=== Section Start ===

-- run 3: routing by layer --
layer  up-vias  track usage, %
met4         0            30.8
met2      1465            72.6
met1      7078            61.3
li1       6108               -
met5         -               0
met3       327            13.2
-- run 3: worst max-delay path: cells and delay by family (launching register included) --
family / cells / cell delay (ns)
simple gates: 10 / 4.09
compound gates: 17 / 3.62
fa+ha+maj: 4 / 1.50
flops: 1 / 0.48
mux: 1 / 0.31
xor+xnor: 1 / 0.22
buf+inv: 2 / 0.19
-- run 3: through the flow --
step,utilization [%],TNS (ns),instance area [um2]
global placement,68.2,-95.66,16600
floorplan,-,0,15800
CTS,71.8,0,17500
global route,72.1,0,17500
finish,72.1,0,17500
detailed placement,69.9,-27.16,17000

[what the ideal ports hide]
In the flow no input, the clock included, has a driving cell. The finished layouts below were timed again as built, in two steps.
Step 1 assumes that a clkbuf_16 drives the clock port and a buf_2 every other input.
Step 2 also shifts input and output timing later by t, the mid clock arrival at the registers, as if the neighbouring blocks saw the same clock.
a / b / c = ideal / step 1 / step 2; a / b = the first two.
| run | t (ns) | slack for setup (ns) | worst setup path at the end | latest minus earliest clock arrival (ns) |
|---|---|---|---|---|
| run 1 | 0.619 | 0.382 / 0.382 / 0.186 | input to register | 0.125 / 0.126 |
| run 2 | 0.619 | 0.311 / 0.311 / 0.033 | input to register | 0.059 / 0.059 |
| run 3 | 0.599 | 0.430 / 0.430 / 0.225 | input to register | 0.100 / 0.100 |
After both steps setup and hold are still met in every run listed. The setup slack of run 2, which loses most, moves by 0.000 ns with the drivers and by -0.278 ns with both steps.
This is an optimization exercise on Yosys and OpenROAD, whose aim is small area, a short achievable clock period and few clock cycles per item, not a production implementation.
No activity file was given, so power comes from the tool's default toggle rates.

old:
==> flow/design.v <==
module pqce_hyb_dec (
    input  wire        clk,
    input  wire        rst,
    input  wire        cmd_valid,
    output wire        cmd_ready,
    input  wire        cmd_dict,        
    input  wire [5:0]  cmd_bw,          
    input  wire        cmd_dis_env,     
    input  wire        cmd_len_valid,   
    input  wire [15:0] cmd_count,       
    input  wire [15:0] cmd_buf_len,     
    input  wire [15:0] cmd_length,      
    input  wire        in_valid,
    input  wire [7:0]  in_data,
    output wire        in_ready,
    output wire        out_valid,
    output wire [31:0] out_data,
    input  wire        out_ready,
    output wire        done,
    output wire [1:0]  done_cause,      
    output wire        done_space,      
    output wire        done_cbm         
);
    localparam [2:0] S_IDLE  = 3'd0,
                     S_ENV   = 3'd1,
                     S_WIDTH = 3'd2,
                     S_HDR   = 3'd3,
                     S_RPAY  = 3'd4,
                     S_CHK   = 3'd5,
                     S_RLE   = 3'd6,
                     S_BP    = 3'd7;
    localparam integer C = 6;           
    reg [2:0]  state;
    reg        fin;                     
    reg [5:0]  bw;
    reg        len_valid;
    reg [15:0] lrem;                    
    reg [15:0] n_left;                  
    reg [15:0] avail;                   
    reg [15:0] cnt;                     
    reg        htyp;                    
    reg        hbig;                    
    reg [2:0]  hidx;                    
    reg [4:0]  pnx;                     
    reg [3:0]  kr;                      
    reg [5:0]  cvb;                     
    reg        fdone;                   
    reg        endw;                    
    reg [7:0]  fb [0:C-1];
    reg [2:0]  fill;
    reg [2:0]  off;                     
    reg [2:0]  skip;                    
    reg [1:0]  cause;
    reg        space;
    wire [2:0] nb     = bw[5:3] + {2'd0, (bw[2:0] != 3'd0)};    
    wire       av_nz  = (avail != 16'd0);
    wire       room   = (fill != C[2:0]) || (skip != 3'd0);
    wire need_byte = (state == S_ENV) || (state == S_WIDTH) || (state == S_HDR) ||
                     ((state == S_RPAY || state == S_BP) && room);
    assign in_ready = need_byte && av_nz;
    wire   take     = in_ready && in_valid;
    wire   push     = take && (state == S_RPAY || state == S_BP);
    wire cvb_nz = (cvb != 6'd0) && (state != S_IDLE || endw);
    wire rle_v = (state == S_RLE) && (cnt != 16'd0) && (skip == 3'd0) && !cvb_nz;
    wire bp_v  = cvb_nz && (skip == 3'd0);
    assign out_valid = rle_v || bp_v;
    wire   give      = out_valid && out_ready;
    wire   give_r    = rle_v && out_ready;
    wire [39:0] win  = {fb[4], fb[3], fb[2], fb[1], fb[0]} >> off;
    wire        rmode = (state == S_RLE) && !cvb_nz;
    reg  [31:0] vmask;
    integer j;
    always @* begin
        for (j = 0; j < 32; j = j + 1)
            vmask[j] = rmode ? (bw > ((j / 8) * 8)) : (bw > j);
    end
    assign out_data  = win[31:0] & vmask;
    assign cmd_ready  = (state == S_IDLE) && !endw;
    assign done       = fin;
    assign done_cause = cause;
    assign done_space = space;
    assign done_cbm   = len_valid && (lrem != 16'd0);
    wire [15:0] sub_b = htyp ? {cnt[12:0], 3'b000} : cnt;
    wire [16:0] diff  = {1'b0, n_left} - {1'b0, sub_b};
    wire        rle_over = hbig || diff[16];
    wire        bp_sat   = hbig || (cnt[15:13] != 3'd0) || diff[16];
    wire [15:0] bp_m     = bp_sat ? n_left : {cnt[12:0], 3'b000};
    wire [4:0]  phase = (state == S_CHK) ? 5'd0 : pnx;
    reg  [3:0]  k;
    reg  [4:0]  phase_n;
    wire [5:0]  ps8 = {1'b0, phase} + 6'd8;
    always @* begin
        if (bw[5:3] != 3'd0) begin
            k       = (ps8 >= bw) ? 4'd1 : 4'd0;
            phase_n = (ps8 >= bw) ? (ps8[4:0] - bw[4:0]) : ps8[4:0];
        end else begin
            case ({bw[2:0], phase[2:0]})
            6'o10: begin k = 4'd8; phase_n = 5'd0; end
            6'o20: begin k = 4'd4; phase_n = 5'd0; end
            6'o21: begin k = 4'd4; phase_n = 5'd1; end
            6'o30: begin k = 4'd2; phase_n = 5'd2; end
            6'o31: begin k = 4'd3; phase_n = 5'd0; end
            6'o32: begin k = 4'd3; phase_n = 5'd1; end
            6'o40: begin k = 4'd2; phase_n = 5'd0; end
            6'o41: begin k = 4'd2; phase_n = 5'd1; end
            6'o42: begin k = 4'd2; phase_n = 5'd2; end
            6'o43: begin k = 4'd2; phase_n = 5'd3; end
            6'o50: begin k = 4'd1; phase_n = 5'd3; end
            6'o51: begin k = 4'd1; phase_n = 5'd4; end
            6'o52: begin k = 4'd2; phase_n = 5'd0; end
            6'o53: begin k = 4'd2; phase_n = 5'd1; end
            6'o54: begin k = 4'd2; phase_n = 5'd2; end
            6'o60: begin k = 4'd1; phase_n = 5'd2; end
            6'o61: begin k = 4'd1; phase_n = 5'd3; end
            6'o62: begin k = 4'd1; phase_n = 5'd4; end
            6'o63: begin k = 4'd1; phase_n = 5'd5; end
            6'o64: begin k = 4'd2; phase_n = 5'd0; end
            6'o65: begin k = 4'd2; phase_n = 5'd1; end
            6'o70: begin k = 4'd1; phase_n = 5'd1; end
            6'o71: begin k = 4'd1; phase_n = 5'd2; end
            6'o72: begin k = 4'd1; phase_n = 5'd3; end
            6'o73: begin k = 4'd1; phase_n = 5'd4; end
            6'o74: begin k = 4'd1; phase_n = 5'd5; end
            6'o75: begin k = 4'd1; phase_n = 5'd6; end
            6'o76: begin k = 4'd2; phase_n = 5'd0; end
            default: begin k = 4'd0; phase_n = 5'd0; end
            endcase
        end
    end
    wire        k_all = (cnt[15:4] == 12'd0) && (cnt[3:0] <= kr);
    wire [3:0]  k_eff = k_all ? cnt[3:0] : kr;
    wire [5:0]  cvb_pk  = cvb + {2'd0, k_eff};
    wire [5:0]  cvb_pk1 = cvb + {2'd0, k_eff} - 6'd1;
    wire        bp_last = fdone && (cvb == 6'd1);
    wire [5:0]  pos     = {3'd0, off} + bw;
    wire [5:0]  posr    = bp_last ? (pos + 6'd7) : pos;
    wire        rle_end = (state == S_RLE) && (cnt == 16'd1);
    wire        rle_z   = (state == S_RLE) && (cnt == 16'd0) && (skip == 3'd0) && !cvb_nz;
    wire [2:0]  npop    = cvb_nz ? posr[5:3] : (rle_end ? nb : 3'd0);
    wire [3:0]  lowpos  = {1'b0, off} + {1'b0, bw[2:0]};
    wire        bp_pop  = bp_last || (bw[5:3] != 3'd0) || lowpos[3];
    wire        pop_g   = cvb_nz ? bp_pop : (rle_end && nb != 3'd0);
    wire        pop     = (skip != 3'd0) || (give && pop_g) || (rle_z && nb != 3'd0);
    wire [2:0] wpos = fill - {2'd0, pop};
    integer i;
    always @(posedge clk) begin
        for (i = 0; i < C; i = i + 1) begin
            if (push && (pop ? (fill == i[2:0] + 3'd1) : (fill == i[2:0])))
                fb[i] <= in_data;
            else if (pop && i < C - 1)
                fb[i] <= fb[i + 1];
        end
    end
    always @(posedge clk) begin
        if (rst) begin
            state <= S_IDLE;
            fin   <= 1'b0;
            endw  <= 1'b0;
        end else begin
            fin <= 1'b0;
            if (take) begin
                avail <= avail - 16'd1;
                if (state != S_ENV)
                    lrem <= lrem - 16'd1;
            end
            if (push && !pop)
                fill <= fill + 3'd1;
            else if (pop && !push)
                fill <= fill - 3'd1;
            if (skip != 3'd0)
                skip <= skip - 3'd1;
            if (give) begin
                if (cvb_nz)
                    off <= bp_last ? 3'd0 : pos[2:0];
                if (npop != 3'd0)
                    skip <= npop - 3'd1;
            end
            case ({push && state == S_BP, give && cvb_nz})
            2'b10: cvb <= cvb_pk;
            2'b11: cvb <= cvb_pk1;
            2'b01: cvb <= cvb - 6'd1;
            default: ;
            endcase
            if (endw && give && bp_last) begin
                endw <= 1'b0;
                fin  <= 1'b1;
            end
            case (state)
            S_IDLE: ;
            S_ENV: begin
                if (take) begin
                    hidx <= hidx + 3'd1;
                    if (hidx == 3'd3) begin
                        hidx  <= 3'd0;
                        if (n_left == 16'd0) begin
                            fin   <= 1'b1;
                            state <= S_IDLE;
                        end else
                            state <= S_HDR;
                    end
                end
            end
            S_WIDTH: begin
                if (!av_nz) begin
                    cause <= 2'd1;
                    fin   <= 1'b1;
                    state <= S_IDLE;
                end else if (take) begin
                    bw <= in_data[5:0];
                    if (in_data[7] || in_data[6:0] > 7'd32) begin
                        cause <= 2'd2;
                        fin   <= 1'b1;
                        state <= S_IDLE;
                    end else if (n_left == 16'd0) begin
                        fin   <= 1'b1;
                        state <= S_IDLE;
                    end else
                        state <= S_HDR;
                end
            end
            S_HDR: begin
                if (!av_nz) begin
                    cause <= (hidx == 3'd0) ? 2'd3 : 2'd1;
                    fin   <= 1'b1;
                    state <= S_IDLE;
                end else if (take) begin
                    if (hidx != 3'd5)
                        hidx <= hidx + 3'd1;
                    case (hidx)
                    3'd0: begin
                        htyp <= in_data[0];
                        cnt  <= {10'd0, in_data[6:1]};
                        hbig <= 1'b0;
                    end
                    3'd1: cnt[12:6]  <= in_data[6:0];
                    3'd2: begin
                        cnt[15:13] <= in_data[2:0];
                        hbig       <= hbig | (in_data[6:3] != 4'd0);
                    end
                    3'd3: hbig <= hbig | (in_data[6:0] != 7'd0);
                    3'd4: hbig <= hbig | (in_data[3:0] != 4'd0);
                    default: ;
                    endcase
                    if (!in_data[7]) begin
                        hidx <= 3'd0;
                        if (((hidx == 3'd0) ? in_data[0] : htyp) || nb == 3'd0)
                            state <= S_CHK;
                        else
                            state <= S_RPAY;
                    end
                end
            end
            S_RPAY: begin
                if (!av_nz) begin
                    cause <= 2'd1;
                    fin   <= 1'b1;
                    state <= S_IDLE;
                end else if (take) begin
                    hidx <= hidx + 3'd1;
                    if (hidx + 3'd1 == nb) begin
                        hidx <= 3'd0;
                        if (rle_over) begin
                            cause <= 2'd1;
                            space <= 1'b1;
                            fin   <= 1'b1;
                            state <= S_IDLE;
                        end else begin
                            n_left <= diff[15:0];
                            state  <= S_RLE;
                        end
                    end
                end
            end
            S_CHK: if (!cvb_nz) begin
                if (!htyp) begin
                    if (rle_over) begin
                        cause <= 2'd1;
                        space <= 1'b1;
                        fin   <= 1'b1;
                        state <= S_IDLE;
                    end else begin
                        n_left <= diff[15:0];
                        state  <= S_RLE;
                    end
                end else begin
                    cnt    <= bp_m;
                    n_left <= bp_sat ? 16'd0 : diff[15:0];
                    pnx    <= phase_n;
                    kr     <= k;
                    fdone  <= 1'b0;
                    if (bp_m == 16'd0)
                        state <= S_HDR;
                    else if (bw == 6'd0)
                        state <= S_RLE;
                    else
                        state <= S_BP;
                end
            end
            S_RLE: begin
                if (rle_z || (give_r && rle_end)) begin
                    if (rle_z && nb != 3'd0)
                        skip <= nb - 3'd1;
                    if (n_left == 16'd0) begin
                        fin   <= 1'b1;
                        state <= S_IDLE;
                    end else
                        state <= S_HDR;
                end
                if (give_r)
                    cnt <= cnt - 16'd1;
            end
            S_BP: begin
                if (!av_nz) begin
                    cause <= 2'd1;
                    fin   <= 1'b1;
                    state <= S_IDLE;
                end else if (push) begin
                    cnt   <= cnt - {12'd0, kr};
                    pnx   <= phase_n;
                    kr    <= k;
                    if (k_all) begin
                        fdone <= 1'b1;
                        if (n_left == 16'd0) begin
                            endw  <= 1'b1;
                            state <= S_IDLE;
                        end else
                            state <= S_HDR;
                    end
                end
            end
            endcase
            if (cmd_valid && cmd_ready) begin
                bw        <= cmd_bw;
                len_valid <= cmd_len_valid & ~cmd_dict;
                lrem      <= cmd_length;
                n_left    <= cmd_count;
                avail     <= cmd_buf_len;
                cause     <= 2'd0;
                space     <= 1'b0;
                hidx      <= 3'd0;
                fill      <= 3'd0;
                skip      <= 3'd0;
                off       <= 3'd0;
                cvb       <= 6'd0;
                fdone     <= 1'b0;
                endw      <= 1'b0;
                fin       <= 1'b0;
                if (cmd_dict) begin
                    state <= S_WIDTH;
                end else if (cmd_bw > 6'd32) begin
                    cause <= 2'd2;
                    fin   <= 1'b1;
                    state <= S_IDLE;
                end else if (!cmd_dis_env) begin
                    if (cmd_buf_len < 16'd4) begin
                        cause <= 2'd1;
                        fin   <= 1'b1;
                        state <= S_IDLE;
                    end else
                        state <= S_ENV;
                end else if (cmd_count == 16'd0) begin
                    fin   <= 1'b1;
                    state <= S_IDLE;
                end else begin
                    state <= S_HDR;
                end
            end
        end
    end
endmodule
Background: an optimization exercise with open tools, aiming at small area, a short achievable clock period and few clock cycles. Do not read the settings as production practice. At most, simulation tests tie the RTL to the original design; equivalence was not proved. Power figures rest on the tool's default switching activity, not on a simulated workload.

## epdq_dither
module epdq_dither #(
    parameter MAX_W = 12
) (
    input  wire        clk,
    input  wire        rst,
    input  wire        start,
    input  wire [1:0]  cfg_op,
    input  wire [2:0]  cfg_mode,
    input  wire [5:0]  cfg_width,
    input  wire [7:0]  cfg_thr_grey,
    input  wire [15:0] cfg_thr3,
    input  wire [15:0] cfg_thr4,
    input  wire [23:0] cfg_margin,
    input  wire [23:0] cfg_color_red,
    input  wire [23:0] cfg_color_yel,
    input  wire        in_valid,
    output reg         in_ready,
    input  wire [7:0]  in_r,
    input  wire [7:0]  in_g,
    input  wire [7:0]  in_b,
    output reg         out_valid,
    input  wire        out_ready,
    output reg  [1:0]  out_sym,
    output reg  [7:0]  out_luma,
    output reg  [23:0] out_q
);
For scale: roughly 3700 cells after synthesis, ~570 flip-flops, about 190 I/O pins, ~35000 um^2 of cells after synthesis.
export LEC_CHECK = 0
export ABC_AREA = 1
export CAP_MARGIN = 50
export CORE_MARGIN = 2
export CORE_UTILIZATION = 65
export CTS_CLUSTER_DIAMETER = 80
export CTS_CLUSTER_SIZE = 30
export PLACE_DENSITY = 0.75
export SLEW_MARGIN = 70
create_clock -name core_clock -period 30.0 [get_ports {clk}]
standard.sh (not shown) runs the stock make flow with config.mk's settings and CLKGATE_MAP_FILE= SYNTH_SCRIPT=/design/flow/synth_recipe.tcl, a recipe that flattens the netlist after the stock synthesis.
==> flow/flow/run.sh <==
#!/bin/bash
# The standard layout, with every port buffered by a buf_1 cell instead of
# the default port buffer. The make output goes to standard.log, each tool's
# own log to orfs/logs/.
set -euo pipefail
export BUFFER_PORTS_ARGS="-buffer_cell sky130_fd_sc_hd__buf_1"
bash standard.sh > standard.log 2>&1
The first run completed with no timing, DRC or antenna violations.
Testbench counts at the start, summed over its fixed seeds: cycles 13,142.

=== Section End ===

Description of the task
Count how many lines in the data above include the string "family", and write only that number.

Answer below
2